Anche i Normanni, come i Romani, si servivano di lancia da cavallo e di giavellotti da piedi.
Le prime lance medievali avevano asta dritta ed eguale di grossezza da capo a fondo, e ferro a foglia di salice; nel combattimento i guerrieri non mettevano l'asta sotto l'ascella destra come fecero nel sec. XIII, ma la portavano bilanciata col braccio destro, e ferivano allungando il braccio proteso in giù (lancia orizzontale), o distendendolo dopo averlo alzato al di sopra del capo (lancia inclinata in avanti). Con l'aumentare di resistenza delle armature difensive aumentò di lunghezza e di robustezza il ferro della lancia e l'attacco di esso all'asta; e si ebbero ferri di forme svariate, che poi condussero poco per volta alle alabarde, alle angone, alle corsere, alle partigiane, agli spuntoni che formano tante categorie di armi speciali da asta.
Ma anche la lancia semplice aumentò di dimensioni; l'asta si allungò, e i combattenti trovarono opportuno di stringerla, nel combattimento, sotto l'ascella, e con l'arma così tesa, investire l'avversario. E siccome sarebbe stato faticoso conservare per molto tempo una tale posizione squilibrata, perché tutto il peso era nella parte anteriore e nullo o piccolo nella posteriore, così si munì la corazza di una specie di appoggio, o di gancio d'arresto, che si disse resta. Ciò avvenne nel sec. XIV. È evidente che la resta non poteva essere fissata sulla maglia, ma fu una conseguenza dell'introduzione, fra le armature, della corazza o del corsaletto d'acciaio o di ferro, la quale adozione - a sua volta - condusse sempre a rafforzare la lancia. Per caricare, il cavaliere si rizzava sulle staffe e puntando all'arcione posteriore della sella, incurvava la schiena portando il corpo innanzi, così come si vede raffigurato nel S. Giorgio del Carpaccio.

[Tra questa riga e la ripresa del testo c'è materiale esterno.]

## src/rtl/wordcount_cmd_sched.sv

```systemverilog
// Command scheduler for the word-count accelerator: queues host commands and
// dispatches them one at a time to the search/add or result-copy engine.
module wordcount_cmd_sched #(
  parameter int DEPTH = 4
) (
  input  logic        clk,
  input  logic        reset,
  input  logic        cmd_valid,
  output logic        cmd_ready,
  input  logic [31:0] cmd_op,
  input  logic [31:0] cmd_words,
  input  logic [63:0] cmd_offset,
  input  logic        engine_ready,
  output logic        sa_kick,
  input  logic        sa_busy,
  output logic [31:0] sa_num_of_words,
  output logic [63:0] sa_memory_offset,
  output logic        rc_kick,
  input  logic        rc_busy,
  output logic [31:0] rc_offset,
  output logic [31:0] rc_words,
  output logic [63:0] rc_memory_offset,
  output logic [1:0]  sel,
  output logic        busy,
  output logic        done,
  output logic [15:0] err_cnt,
  output logic [4:0]  pending
);

  localparam int AW = (DEPTH > 1) ? $clog2(DEPTH) : 1;
  localparam logic [4:0] FULL_CNT = 5'(DEPTH);

  localparam logic [2:0] S_INIT  = 3'd0;
  localparam logic [2:0] S_IDLE  = 3'd1;
  localparam logic [2:0] S_ISSUE = 3'd2;
  localparam logic [2:0] S_GUARD = 3'd3;
  localparam logic [2:0] S_RUN   = 3'd4;

  localparam logic [1:0] SEL_NONE = 2'd0;
  localparam logic [1:0] SEL_SA   = 2'd1;
  localparam logic [1:0] SEL_RC   = 2'd2;

  localparam logic [31:0] OP_SA = 32'd1;
  localparam logic [31:0] OP_RC = 32'd2;

  logic [2:0]    state;
  logic [31:0]   fifo_op     [DEPTH];
  logic [31:0]   fifo_words  [DEPTH];
  logic [63:0]   fifo_offset [DEPTH];
  logic [AW-1:0] wr_ptr;
  logic [AW-1:0] rd_ptr;
  logic [4:0]    count;
  logic          push;
  logic          pop;
  logic [31:0]   head_op;
  logic [31:0]   head_words;
  logic [63:0]   head_offset;
  logic [31:0]   cur_op;
  logic          cur_legal;
  logic          sel_busy;
  logic          run_done;

  assign cmd_ready   = (count != FULL_CNT);
  assign push        = cmd_valid && cmd_ready;
  assign pop         = (state == S_IDLE) && (count != 5'd0);
  assign pending     = count;
  assign head_op     = fifo_op[rd_ptr];
  assign head_words  = fifo_words[rd_ptr];
  assign head_offset = fifo_offset[rd_ptr];
  assign cur_legal   = (cur_op == OP_SA) || (cur_op == OP_RC);
  assign rc_offset   = 32'd0;

  // Only the engine that owns the accumulators can end the RUN phase.
  assign sel_busy = (sel == SEL_SA) ? sa_busy : rc_busy;
  assign run_done = (state == S_RUN) && !sel_busy;

  assign busy = (state == S_INIT) || (state != S_IDLE) || (count != 5'd0) ||
                sa_busy || rc_busy;

  always_ff @(posedge clk) begin
    if (push) begin
      fifo_op[wr_ptr]     <= cmd_op;
      fifo_words[wr_ptr]  <= cmd_words;
      fifo_offset[wr_ptr] <= cmd_offset;
    end
  end

  // Simultaneous push and pop leave the occupancy unchanged.
  always_ff @(posedge clk) begin
    if (reset) begin
      wr_ptr <= '0;
      rd_ptr <= '0;
      count  <= 5'd0;
    end else begin
      if (push) wr_ptr <= wr_ptr + 1'b1;
      if (pop)  rd_ptr <= rd_ptr + 1'b1;
      case ({push, pop})
        2'b10:   count <= count + 5'd1;
        2'b01:   count <= count - 5'd1;
        default: count <= count;
      endcase
    end
  end

  always_ff @(posedge clk) begin
    if (reset) begin
      state <= S_INIT;
    end else begin
      case (state)
        S_INIT:  if (engine_ready) state <= S_IDLE;
        S_IDLE:  if (count != 5'd0) state <= S_ISSUE;
        S_ISSUE: state <= cur_legal ? S_GUARD : S_IDLE;
        S_GUARD: state <= S_RUN;
        S_RUN:   if (run_done) state <= S_IDLE;
        default: state <= S_INIT;
      endcase
    end
  end

  // Kicks and engine parameters are loaded on the pop edge so they are
  // already registered while the FSM sits in ISSUE.
  always_ff @(posedge clk) begin
    if (reset) begin
      cur_op           <= 32'd0;
      sa_kick          <= 1'b0;
      rc_kick          <= 1'b0;
      sa_num_of_words  <= 32'd0;
      sa_memory_offset <= 64'd0;
      rc_words         <= 32'd0;
      rc_memory_offset <= 64'd0;
      sel              <= SEL_NONE;
      done             <= 1'b0;
      err_cnt          <= 16'd0;
    end else begin
      sa_kick <= 1'b0;
      rc_kick <= 1'b0;
      done    <= 1'b0;
      if (pop) begin
        cur_op <= head_op;
        if (head_op == OP_SA) begin
          sa_kick          <= 1'b1;
          sa_num_of_words  <= head_words;
          sa_memory_offset <= head_offset;
          sel              <= SEL_SA;
        end else if (head_op == OP_RC) begin
          rc_kick          <= 1'b1;
          rc_words         <= head_words;
          rc_memory_offset <= head_offset;
          sel              <= SEL_RC;
        end
      end
      if ((state == S_ISSUE) && !cur_legal && (err_cnt != 16'hFFFF)) begin
        err_cnt <= err_cnt + 16'd1;
      end
      if (run_done) begin
        done <= 1'b1;
        sel  <= SEL_NONE;
      end
    end
  end

endmodule

```
**config.mk**
```make
export PLATFORM = sky130hd
export DESIGN_NAME = alu_issue_ctrl
export DESIGN_NICKNAME = d
export VERILOG_FILES = /design/src/rtl/alu_issue_ctrl.sv
export SDC_FILE = /design/constraint.sdc
export NUM_CORES = 1
export LEC_CHECK = 0
export CELL_PAD_IN_SITES_DETAIL_PLACEMENT = 1
export CELL_PAD_IN_SITES_GLOBAL_PLACEMENT = 1
export CORE_MARGIN = 10
export CORE_UTILIZATION = 44
export CTS_CLUSTER_SIZE = 20
export DETAILED_ROUTE_END_ITERATION = 8
export DONT_BUFFER_PORTS = 1
export GPL_TIMING_DRIVEN = 0
export PLACE_DENSITY_LB_ADDON = 0.25
export SETUP_SLACK_MARGIN = 0.5
export SYNTH_ARGS = -nofsm -noshare
export SYNTH_HDL_FRONTEND = slang
export SYNTH_SLANG_ARGS = --single-unit
```
**constraint.sdc**
```tcl
create_clock -name clk -period 2.45 [get_ports clk]
set_clock_uncertainty 0.1 [all_clocks]
set_input_delay 0.49 -clock clk [delete_from_list [all_inputs] [get_ports clk]]
set_output_delay 0.49 -clock clk [all_outputs]
set_load 0.005 [all_outputs]
```
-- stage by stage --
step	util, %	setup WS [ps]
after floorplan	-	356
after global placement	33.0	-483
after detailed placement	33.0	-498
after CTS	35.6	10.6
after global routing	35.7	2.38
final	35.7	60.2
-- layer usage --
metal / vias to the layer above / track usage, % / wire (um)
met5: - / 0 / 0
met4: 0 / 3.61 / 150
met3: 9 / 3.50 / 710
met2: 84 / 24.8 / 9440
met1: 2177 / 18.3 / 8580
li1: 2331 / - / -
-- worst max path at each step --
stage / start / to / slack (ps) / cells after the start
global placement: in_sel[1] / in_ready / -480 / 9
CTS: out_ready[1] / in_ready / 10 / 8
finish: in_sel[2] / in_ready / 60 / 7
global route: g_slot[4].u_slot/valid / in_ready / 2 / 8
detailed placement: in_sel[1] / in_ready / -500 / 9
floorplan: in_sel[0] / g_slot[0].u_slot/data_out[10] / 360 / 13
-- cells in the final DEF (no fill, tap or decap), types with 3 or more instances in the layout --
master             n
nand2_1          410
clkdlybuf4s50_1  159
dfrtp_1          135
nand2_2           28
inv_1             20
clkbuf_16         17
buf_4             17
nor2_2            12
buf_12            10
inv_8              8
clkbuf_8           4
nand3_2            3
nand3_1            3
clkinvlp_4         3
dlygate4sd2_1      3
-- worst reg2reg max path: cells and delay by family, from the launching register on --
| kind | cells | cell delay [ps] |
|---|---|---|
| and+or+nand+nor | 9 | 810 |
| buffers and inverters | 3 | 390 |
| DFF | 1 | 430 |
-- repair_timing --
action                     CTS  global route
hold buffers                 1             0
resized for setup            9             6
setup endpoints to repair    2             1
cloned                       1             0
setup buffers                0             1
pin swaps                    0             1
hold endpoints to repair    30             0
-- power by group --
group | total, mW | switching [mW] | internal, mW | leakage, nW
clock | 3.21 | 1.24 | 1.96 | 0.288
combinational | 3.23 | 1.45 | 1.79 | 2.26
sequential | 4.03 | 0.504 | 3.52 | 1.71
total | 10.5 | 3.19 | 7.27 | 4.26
**src/rtl/regfile_pkg.sv**
```systemverilog
// Shared opcode encodings, flag bit positions, FSM states and opcode
// classification helpers for the register-file execution unit.
package regfile_pkg;

  localparam logic [7:0] OP_ADD  = 8'h00;
  localparam logic [7:0] OP_ADDI = 8'h01;
  localparam logic [7:0] OP_ADDU = 8'h02;
  localparam logic [7:0] OP_ADDC = 8'h04;
  localparam logic [7:0] OP_SUB  = 8'h08;
  localparam logic [7:0] OP_SUBI = 8'h09;
  localparam logic [7:0] OP_CMP  = 8'h0A;
  localparam logic [7:0] OP_CMPI = 8'h0B;
  localparam logic [7:0] OP_CMPU = 8'h0C;
  localparam logic [7:0] OP_AND  = 8'h0D;
  localparam logic [7:0] OP_OR   = 8'h0E;
  localparam logic [7:0] OP_XOR  = 8'h0F;
  localparam logic [7:0] OP_NOT  = 8'h10;
  localparam logic [7:0] OP_LSH  = 8'h11;
  localparam logic [7:0] OP_LSHI = 8'h12;
  localparam logic [7:0] OP_RSH  = 8'h13;
  localparam logic [7:0] OP_RSHI = 8'h14;
  localparam logic [7:0] OP_ARSH = 8'h16;
  localparam logic [7:0] OP_NOP  = 8'h17;

  localparam int FLAG_Z = 4;
  localparam int FLAG_C = 3;
  localparam int FLAG_F = 2;
  localparam int FLAG_L = 1;
  localparam int FLAG_N = 0;

  typedef enum logic [1:0] {
    ST_IDLE  = 2'd0,
    ST_EXEC  = 2'd1,
    ST_SHIFT = 2'd2,
    ST_DONE  = 2'd3
  } state_e;

  function automatic logic is_imm(input logic [7:0] op);
    return (op == OP_ADDI) || (op == OP_SUBI) || (op == OP_CMPI) ||
           (op == OP_LSHI) || (op == OP_RSHI);
  endfunction

  function automatic logic is_shift(input logic [7:0] op);
    return (op == OP_LSH) || (op == OP_LSHI) || (op == OP_RSH) ||
           (op == OP_RSHI) || (op == OP_ARSH);
  endfunction

  function automatic logic is_known(input logic [7:0] op);
    case (op)
      OP_ADD, OP_ADDI, OP_ADDU, OP_ADDC, OP_SUB, OP_SUBI, OP_CMP, OP_CMPI,
      OP_CMPU, OP_AND, OP_OR, OP_XOR, OP_NOT, OP_LSH, OP_LSHI, OP_RSH,
      OP_RSHI, OP_ARSH, OP_NOP: return 1'b1;
      default:                  return 1'b0;
    endcase
  endfunction

endpackage

```
**src/rtl/regfile_exec_unit_bank.sv**
```systemverilog
// NREGS x WIDTH register array: three asynchronous read ports, one
// synchronous write port, asynchronous active-low clear.
module regfile_bank #(
  parameter int WIDTH = 16,
  parameter int NREGS = 16,
  localparam int AW = $clog2(NREGS)
) (
  input  logic             clk,
  input  logic             rst_n,
  input  logic             we,
  input  logic [AW-1:0]    waddr,
  input  logic [WIDTH-1:0] wdata,
  input  logic [AW-1:0]    ra_addr,
  output logic [WIDTH-1:0] ra_data,
  input  logic [AW-1:0]    rb_addr,
  output logic [WIDTH-1:0] rb_data,
  input  logic [AW-1:0]    dbg_addr,
  output logic [WIDTH-1:0] dbg_data
);

  logic [WIDTH-1:0] mem_q [NREGS];
  logic [WIDTH-1:0] mem_d [NREGS];

  always_comb begin
    mem_d = mem_q;
    if (we && (int'(waddr) < NREGS)) mem_d[waddr] = wdata;
  end

  always_ff @(posedge clk or negedge rst_n) begin
    if (!rst_n) begin
      for (int i = 0; i < NREGS; i++) mem_q[i] <= '0;
    end else begin
      mem_q <= mem_d;
    end
  end

  // Addresses past NREGS (non power-of-two depth) read as zero.
  assign ra_data  = (int'(ra_addr)  < NREGS) ? mem_q[ra_addr]  : '0;
  assign rb_data  = (int'(rb_addr)  < NREGS) ? mem_q[rb_addr]  : '0;
  assign dbg_data = (int'(dbg_addr) < NREGS) ? mem_q[dbg_addr] : '0;

endmodule

```
**src/rtl/regfile_exec_unit.sv**
```systemverilog
// Register file with a sequencing ALU: one op in flight, single-cycle ALU
// ops, bit-serial shifts, block-owned flag register.
module regfile_exec_unit
  import regfile_pkg::*;
#(
  parameter int WIDTH = 16,
  parameter int NREGS = 16,
  parameter int SW    = $clog2(WIDTH),
  localparam int AW   = $clog2(NREGS)
) (
  input  logic             clk,
  input  logic             reset,
  input  logic             op_valid,
  output logic             op_ready,
  input  logic [7:0]       opcode,
  input  logic [AW-1:0]    rdest,
  input  logic [AW-1:0]    rsrc,
  input  logic [7:0]       imm,
  output logic             done,
  output logic             illegal,
  output logic [4:0]       flags,
  input  logic [AW-1:0]    dbg_addr,
  output logic [WIDTH-1:0] dbg_data
);

  state_e                   state_q, state_d;
  logic [SW-1:0]            cnt_q, cnt_d;
  logic [4:0]               flags_q, flags_d;
  logic [7:0]               opc_q, opc_d;
  logic [AW-1:0]            rd_q, rd_d;
  logic signed [WIDTH-1:0]  a_q, a_d;
  logic signed [WIDTH-1:0]  b_q, b_d;

  logic                     we;
  logic [WIDTH-1:0]         wdata;
  logic [WIDTH-1:0]         ra_data, rb_data;
  logic signed [WIDTH-1:0]  imm_ext, b_sel;
  logic [WIDTH:0]           add_sum, adc_sum;
  logic [WIDTH-1:0]         sub_res;

  function automatic logic add_ovf(input logic [WIDTH-1:0] x, y, r);
    return (x[WIDTH-1] == y[WIDTH-1]) && (r[WIDTH-1] != x[WIDTH-1]);
  endfunction

  function automatic logic sub_ovf(input logic [WIDTH-1:0] x, y, r);
    return (x[WIDTH-1] != y[WIDTH-1]) && (r[WIDTH-1] != x[WIDTH-1]);
  endfunction

  function automatic logic [WIDTH-1:0] shift_one(input logic [7:0] op,
                                                 input logic [WIDTH-1:0] x);
    case (op)
      OP_LSH, OP_LSHI: return {x[WIDTH-2:0], 1'b0};
      OP_RSH, OP_RSHI: return {1'b0, x[WIDTH-1:1]};
      default:         return {x[WIDTH-1], x[WIDTH-1:1]};
    endcase
  endfunction

  regfile_bank #(
    .WIDTH (WIDTH),
    .NREGS (NREGS)
  ) u_bank (
    .clk      (clk),
    .rst_n    (reset),
    .we       (we),
    .waddr    (rd_q),
    .wdata    (wdata),
    .ra_addr  (rdest),
    .ra_data  (ra_data),
    .rb_addr  (rsrc),
    .rb_data  (rb_data),
    .dbg_addr (dbg_addr),
    .dbg_data (dbg_data)
  );

  assign imm_ext = {{(WIDTH-8){imm[7]}}, imm};
  assign b_sel   = is_imm(opcode) ? imm_ext : rb_data;
  assign add_sum = {1'b0, a_q} + {1'b0, b_q};
  assign adc_sum = add_sum + {{WIDTH{1'b0}}, flags_q[FLAG_C]};
  assign sub_res = a_q - b_q;

  always_comb begin
    state_d = state_q;
    cnt_d   = cnt_q;
    flags_d = flags_q;
    opc_d   = opc_q;
    rd_d    = rd_q;
    a_d     = a_q;
    b_d     = b_q;
    we      = 1'b0;
    wdata   = a_q;

    case (state_q)
      ST_IDLE: begin
        if (op_valid) begin
          opc_d   = opcode;
          rd_d    = rdest;
          a_d     = ra_data;
          b_d     = b_sel;
          // A zero shift amount still performs one step.
          cnt_d   = (b_sel[SW-1:0] == '0) ? SW'(1) : b_sel[SW-1:0];
          state_d = is_shift(opcode) ? ST_SHIFT : ST_EXEC;
        end
      end

      ST_EXEC: begin
        state_d = ST_DONE;
        case (opc_q)
          OP_ADD, OP_ADDI: begin
            we              = 1'b1;
            wdata           = add_sum[WIDTH-1:0];
            flags_d         = '0;
            flags_d[FLAG_Z] = (add_sum[WIDTH-1:0] == '0);
            flags_d[FLAG_F] = add_ovf(a_q, b_q, add_sum[WIDTH-1:0]);
          end
          OP_ADDU: begin
            we              = 1'b1;
            wdata           = add_sum[WIDTH-1:0];
            flags_d         = '0;
            flags_d[FLAG_Z] = (add_sum[WIDTH-1:0] == '0);
            flags_d[FLAG_C] = add_sum[WIDTH];
          end
          OP_ADDC: begin
            we              = 1'b1;
            wdata           = adc_sum[WIDTH-1:0];
            flags_d         = '0;
            flags_d[FLAG_Z] = (adc_sum[WIDTH-1:0] == '0);
            flags_d[FLAG_C] = adc_sum[WIDTH];
            flags_d[FLAG_F] = add_ovf(a_q, b_q, adc_sum[WIDTH-1:0]);
          end
          OP_SUB, OP_SUBI: begin
            we              = 1'b1;
            wdata           = sub_res;
            flags_d         = '0;
            flags_d[FLAG_Z] = (sub_res == '0);
            flags_d[FLAG_F] = sub_ovf(a_q, b_q, sub_res);
          end
          OP_CMP, OP_CMPI, OP_CMPU: begin
            flags_d         = '0;
            flags_d[FLAG_Z] = (a_q == b_q);
            flags_d[FLAG_L] = ($unsigned(a_q) < $unsigned(b_q));
            flags_d[FLAG_N] = (a_q < b_q);
          end
          OP_AND: begin we = 1'b1; wdata = a_q & b_q; end
          OP_OR:  begin we = 1'b1; wdata = a_q | b_q; end
          OP_XOR: begin we = 1'b1; wdata = a_q ^ b_q; end
          OP_NOT: begin we = 1'b1; wdata = ~a_q;      end
          default: ;
        endcase
      end

      ST_SHIFT: begin
        a_d = shift_one(opc_q, a_q);
        if (cnt_q == SW'(1)) begin
          we      = 1'b1;
          wdata   = a_d;
          state_d = ST_DONE;
        end else begin
          cnt_d = cnt_q - SW'(1);
        end
      end

      ST_DONE: state_d = ST_IDLE;

      default: state_d = ST_IDLE;
    endcase
  end

  always_ff @(posedge clk or negedge reset) begin
    if (!reset) begin
      state_q <= ST_IDLE;
      cnt_q   <= '0;
      flags_q <= '0;
    end else begin
      state_q <= state_d;
      cnt_q   <= cnt_d;
      flags_q <= flags_d;
    end
  end

  // Operand latches carry data only; they are always rewritten on accept.
  always_ff @(posedge clk) begin
    opc_q <= opc_d;
    rd_q  <= rd_d;
    a_q   <= a_d;
    b_q   <= b_d;
  end

  assign op_ready = (state_q == ST_IDLE);
  assign done     = (state_q == ST_DONE);
  assign illegal  = (state_q == ST_DONE) && !is_known(opc_q);
  assign flags    = flags_q;

endmodule

```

Questo fu il metodo generale seguito dai cavalieri, dagli uomini d'armi, dalle lance di condotta; ma l'uso dell'arma leggiera a mano e anche dell'arma lanciatoia con l'amento non cessò del tutto e in principio del Quattrocento si trova che i Tedeschi venuti in Italia con re Roberto gettavano le aste col cappio. Quando l'uomo d'armi era coperto di semplice maglia di ferro, come fu per quasi tutto il sec. XIII, il colpo diretto di un ferro corto e robusto era sufficiente per attraversare la maglia e ferire il cavaliere; ma quando all'armatura di maglia furono aggiunte piastre d'acciaio, se il ferro della lancia ne incontrava una vi strisciava sopra e l'asta si rompeva. E allora fu allungato il ferro e reso bene aguzzo, si allungò anche la gorbia perché abbracciasse meglio l'estremità dell'asta stessa, e questo ferro penetrò più facilmente fra piastra e piastra della nuova maniera d'armatura. Di più, la gorbia fu prolungata in due verghette, chiamate bandelle, con parecchi fori, che non dovevano corrispondersi, ed attraverso ai quali si piantavano chiodi nell'asta.
Nel Medioevo, oltre alle lance da combattimento o da guerra si ebbero le lance da giostra o da torneo, che acquistarono forme speciali, soprattutto nell'asta, la quale raggiunse talvolta quattro metri e mezzo di lunghezza con un peso di quasi 18 kg.
La prima aggiunta fatta all'asta delle lance (specialmente quelle da giostra) fu un rotellina o rotella di guardia posta all'altezza del pugno, per deviare il colpo di spada che avesse strisciato lungo l'asta. Quando la lancia fu molto lunga e fu tenuta nell'assalto sotto l'ascella, appoggiata alla resta, il contraccolpo impresso all'arma quando incontrava un ostacolo, faceva sdrucciolare la mano, e poteva produrre la lussazione della spalla; e fu a ciò provveduto marcando nell'asta l'impugnatura ed ingrossandola convenientemente sopra e sotto.
Il legno dell'asta era talvolta scanalato, fasciato di velluto e ornato di borchie dorate e simili. Generalmente poi alla lancia era attaccata una banderuola o una fiamma; per i cavalieri banderesi questa fiamma era di forma rettangolare; per i cavalierotti (baschevaliers) era a triangolo.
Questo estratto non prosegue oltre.